▶ What to do
Retype, word for word, every line from the one holding "logic type,after synthesis,in the layout" through the one holding "multiplexers,1,1" in the entries below, both included, and only those lines.
**** Source information
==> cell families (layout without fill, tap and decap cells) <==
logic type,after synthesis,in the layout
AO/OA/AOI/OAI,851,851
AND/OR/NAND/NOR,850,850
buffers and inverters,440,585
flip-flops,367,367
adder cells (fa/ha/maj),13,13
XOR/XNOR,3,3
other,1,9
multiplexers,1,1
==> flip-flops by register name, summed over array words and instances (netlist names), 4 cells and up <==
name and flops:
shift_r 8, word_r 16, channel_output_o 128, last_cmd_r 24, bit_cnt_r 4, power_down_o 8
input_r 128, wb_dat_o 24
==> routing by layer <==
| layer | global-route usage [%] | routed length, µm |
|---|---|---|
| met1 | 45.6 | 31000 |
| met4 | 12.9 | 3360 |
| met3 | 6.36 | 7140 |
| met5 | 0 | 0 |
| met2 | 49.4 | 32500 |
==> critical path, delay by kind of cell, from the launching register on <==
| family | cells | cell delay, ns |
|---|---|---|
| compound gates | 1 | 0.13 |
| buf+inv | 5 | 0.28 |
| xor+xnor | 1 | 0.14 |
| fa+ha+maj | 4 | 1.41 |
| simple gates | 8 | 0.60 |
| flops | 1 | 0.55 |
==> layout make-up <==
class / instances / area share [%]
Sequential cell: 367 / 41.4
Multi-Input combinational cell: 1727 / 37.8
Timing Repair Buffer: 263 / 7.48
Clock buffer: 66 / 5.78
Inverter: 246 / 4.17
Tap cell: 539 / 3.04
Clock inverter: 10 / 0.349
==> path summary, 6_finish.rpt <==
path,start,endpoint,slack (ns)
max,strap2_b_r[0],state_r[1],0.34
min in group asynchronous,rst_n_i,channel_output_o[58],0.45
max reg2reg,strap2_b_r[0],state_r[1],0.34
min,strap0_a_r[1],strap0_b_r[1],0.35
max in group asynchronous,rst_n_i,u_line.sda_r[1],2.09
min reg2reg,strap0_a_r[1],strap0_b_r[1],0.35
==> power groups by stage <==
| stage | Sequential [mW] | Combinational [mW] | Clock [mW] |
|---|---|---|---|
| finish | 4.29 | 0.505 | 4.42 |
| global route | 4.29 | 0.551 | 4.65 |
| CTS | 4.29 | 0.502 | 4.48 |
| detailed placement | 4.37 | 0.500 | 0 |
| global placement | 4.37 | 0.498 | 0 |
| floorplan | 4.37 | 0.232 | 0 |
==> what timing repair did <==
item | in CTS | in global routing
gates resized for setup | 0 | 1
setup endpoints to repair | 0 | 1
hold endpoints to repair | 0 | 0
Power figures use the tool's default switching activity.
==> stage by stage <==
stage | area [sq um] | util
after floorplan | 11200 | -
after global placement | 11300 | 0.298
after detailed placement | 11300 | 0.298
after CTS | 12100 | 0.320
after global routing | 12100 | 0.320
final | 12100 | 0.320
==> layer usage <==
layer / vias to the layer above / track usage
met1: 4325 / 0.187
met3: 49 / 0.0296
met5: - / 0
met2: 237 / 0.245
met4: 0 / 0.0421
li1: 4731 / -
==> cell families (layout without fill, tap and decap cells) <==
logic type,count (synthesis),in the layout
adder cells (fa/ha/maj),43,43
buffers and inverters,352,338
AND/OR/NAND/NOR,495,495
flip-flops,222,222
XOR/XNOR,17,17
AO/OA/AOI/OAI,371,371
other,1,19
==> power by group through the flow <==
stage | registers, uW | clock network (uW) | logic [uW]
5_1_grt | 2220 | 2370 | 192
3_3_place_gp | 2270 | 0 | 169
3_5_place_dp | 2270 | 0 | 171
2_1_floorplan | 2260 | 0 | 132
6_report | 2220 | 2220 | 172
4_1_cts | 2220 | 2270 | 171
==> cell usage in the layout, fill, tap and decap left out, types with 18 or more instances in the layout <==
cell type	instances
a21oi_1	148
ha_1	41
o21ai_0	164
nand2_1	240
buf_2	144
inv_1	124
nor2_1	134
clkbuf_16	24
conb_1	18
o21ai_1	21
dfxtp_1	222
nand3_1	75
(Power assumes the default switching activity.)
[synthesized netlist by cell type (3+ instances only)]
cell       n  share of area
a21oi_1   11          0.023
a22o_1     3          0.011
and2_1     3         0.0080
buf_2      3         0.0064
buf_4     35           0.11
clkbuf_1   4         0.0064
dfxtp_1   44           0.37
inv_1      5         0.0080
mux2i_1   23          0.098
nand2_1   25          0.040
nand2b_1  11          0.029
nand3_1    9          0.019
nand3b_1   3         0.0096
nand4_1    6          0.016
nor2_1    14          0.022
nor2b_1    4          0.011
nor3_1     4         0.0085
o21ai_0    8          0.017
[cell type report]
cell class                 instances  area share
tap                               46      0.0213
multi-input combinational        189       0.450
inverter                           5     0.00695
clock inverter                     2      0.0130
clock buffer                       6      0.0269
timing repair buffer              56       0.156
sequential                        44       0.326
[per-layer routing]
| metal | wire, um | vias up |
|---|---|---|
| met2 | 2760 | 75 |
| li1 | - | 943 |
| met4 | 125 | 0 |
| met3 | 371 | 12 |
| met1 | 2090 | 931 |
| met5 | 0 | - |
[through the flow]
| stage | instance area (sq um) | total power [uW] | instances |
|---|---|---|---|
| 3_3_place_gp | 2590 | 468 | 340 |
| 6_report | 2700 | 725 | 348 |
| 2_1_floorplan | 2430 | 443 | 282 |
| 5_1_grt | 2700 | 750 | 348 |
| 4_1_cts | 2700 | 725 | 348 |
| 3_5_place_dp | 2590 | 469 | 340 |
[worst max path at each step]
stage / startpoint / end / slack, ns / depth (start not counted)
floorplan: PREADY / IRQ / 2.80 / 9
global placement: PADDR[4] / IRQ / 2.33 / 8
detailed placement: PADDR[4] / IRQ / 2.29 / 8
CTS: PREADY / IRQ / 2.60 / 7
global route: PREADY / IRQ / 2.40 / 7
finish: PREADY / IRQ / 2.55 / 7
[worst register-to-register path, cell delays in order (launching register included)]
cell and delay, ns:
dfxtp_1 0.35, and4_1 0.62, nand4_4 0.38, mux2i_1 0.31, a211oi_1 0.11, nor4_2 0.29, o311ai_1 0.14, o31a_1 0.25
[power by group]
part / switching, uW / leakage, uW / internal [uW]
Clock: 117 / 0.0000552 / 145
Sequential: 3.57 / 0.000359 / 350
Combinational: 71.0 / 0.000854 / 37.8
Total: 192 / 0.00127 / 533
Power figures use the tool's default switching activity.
--- config.mk ---
export PLATFORM = sky130hd
export DESIGN_NAME = ssq_top
export DESIGN_NICKNAME = d
export VERILOG_FILES = /design/src/core/ssq_pkg.sv /design/src/core/ssq_top.sv
export SDC_FILE = /design/constraint.sdc
export NUM_CORES = 1
export LEC_CHECK = 0
export ABC_AREA = 1
export BUFFER_PORTS_ARGS = -buffer_cell sky130_fd_sc_hd__buf_2
export CAP_MARGIN = 20
export CORE_ASPECT_RATIO = 1.1
export CORE_MARGIN = 8
export CORE_UTILIZATION = 50
export CTS_CLUSTER_SIZE = 16
export DETAILED_ROUTE_END_ITERATION = 6
export GPL_ROUTABILITY_DRIVEN = 0
export PLACE_DENSITY = 0.66
export SLEW_MARGIN = 10
export SYNTH_ARGS = -nofsm -noshare
export SYNTH_HDL_FRONTEND = slang
export SYNTH_SLANG_ARGS = --single-unit
--- constraint.sdc ---
create_clock -name clk -period 5.08 [get_ports clk]
set_input_delay 1.016 -clock clk [delete_from_list [all_inputs] [get_ports clk]]
set_output_delay 1.016 -clock clk [all_outputs]
set_load 0.02 [all_outputs]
********
▶ Written solution
logic type,after synthesis,in the layout
AO/OA/AOI/OAI,851,851
AND/OR/NAND/NOR,850,850
buffers and inverters,440,585
flip-flops,367,367
adder cells (fa/ha/maj),13,13
XOR/XNOR,3,3
other,1,9
multiplexers,1,1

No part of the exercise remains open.